AutoGD: Automatic Learning Rate Selection for Gradient Descent
This addresses the tuning burden for users in gradient-based optimization, particularly in nested algorithms, though it is incremental as it builds on existing GD methods.
The paper tackles the problem of manually tuning learning rates in gradient descent by introducing AutoGD, which automatically adjusts the learning rate at each iteration, and shows it recovers optimal GD rates without smoothness constants, with experiments demonstrating strong performance on traditional and variational inference tasks.
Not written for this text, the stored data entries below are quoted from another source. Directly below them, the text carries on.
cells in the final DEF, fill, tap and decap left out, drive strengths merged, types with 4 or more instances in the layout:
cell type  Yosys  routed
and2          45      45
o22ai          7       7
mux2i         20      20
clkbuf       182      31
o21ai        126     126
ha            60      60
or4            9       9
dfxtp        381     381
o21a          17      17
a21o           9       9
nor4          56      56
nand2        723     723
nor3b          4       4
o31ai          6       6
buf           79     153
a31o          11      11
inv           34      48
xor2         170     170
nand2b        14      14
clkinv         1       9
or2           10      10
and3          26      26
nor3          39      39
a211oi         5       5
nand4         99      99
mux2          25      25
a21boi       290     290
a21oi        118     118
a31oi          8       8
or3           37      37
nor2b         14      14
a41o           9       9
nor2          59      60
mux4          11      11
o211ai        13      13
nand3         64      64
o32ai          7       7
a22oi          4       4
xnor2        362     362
$ cat config.mk
export PLATFORM = sky130hd
export DESIGN_NAME = shm_ring_port
export DESIGN_NICKNAME = d
export VERILOG_FILES = /design/src/rtl/shm_ring_pkg.sv /design/src/rtl/shm_ring_desc.sv /design/src/rtl/shm_ring_agen.sv /design/src/rtl/shm_ring_seq.sv /design/src/rtl/shm_ring_port.sv
export SDC_FILE = /design/constraint.sdc
export NUM_CORES = 1
export LEC_CHECK = 0
export ABC_AREA = 1
export ABC_CLOCK_PERIOD_IN_PS = 5700
export BUFFER_PORTS_ARGS = -buffer_cell sky130_fd_sc_hd__buf_4
export CAP_MARGIN = 20
export CORE_UTILIZATION = 63
export CTS_CLUSTER_DIAMETER = 200
export DETAILED_ROUTE_END_ITERATION = 12
export PLACE_DENSITY_LB_ADDON = 0.08
export SYNTH_ARGS = -nofsm -noshare
export SYNTH_HDL_FRONTEND = slang
export SYNTH_SLANG_ARGS = --single-unit
$ cat constraint.sdc
create_clock -name clk -period 5.7 [get_ports clk]
set_clock_uncertainty 0.1 [all_clocks]
set_input_delay 0.57 -clock clk [delete_from_list [all_inputs] [get_ports clk]]
set_output_delay 0.57 -clock clk [all_outputs]
set_load 0.005 [all_outputs]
The performance of gradient-based optimization methods, such as standard gradient descent (GD), greatly depends on the choice of learning rate. However, it can require a non-trivial amount of user tuning effort to select an appropriate learning rate schedule. When such methods appear as inner loops of other algorithms, expecting the user to tune the learning rates may be impractical. To address this, we introduce AutoGD: a gradient descent method that automatically determines whether to increase or decrease the learning rate at a given iteration. We establish the convergence of AutoGD, and show that we can recover the optimal rate of GD (up to a constant) for a broad class of functions without knowledge of smoothness constants. Experiments on a variety of traditional problems and variational inference optimization tasks demonstrate strong performance of the method, along with its extensions to AutoBFGS and AutoLBFGS.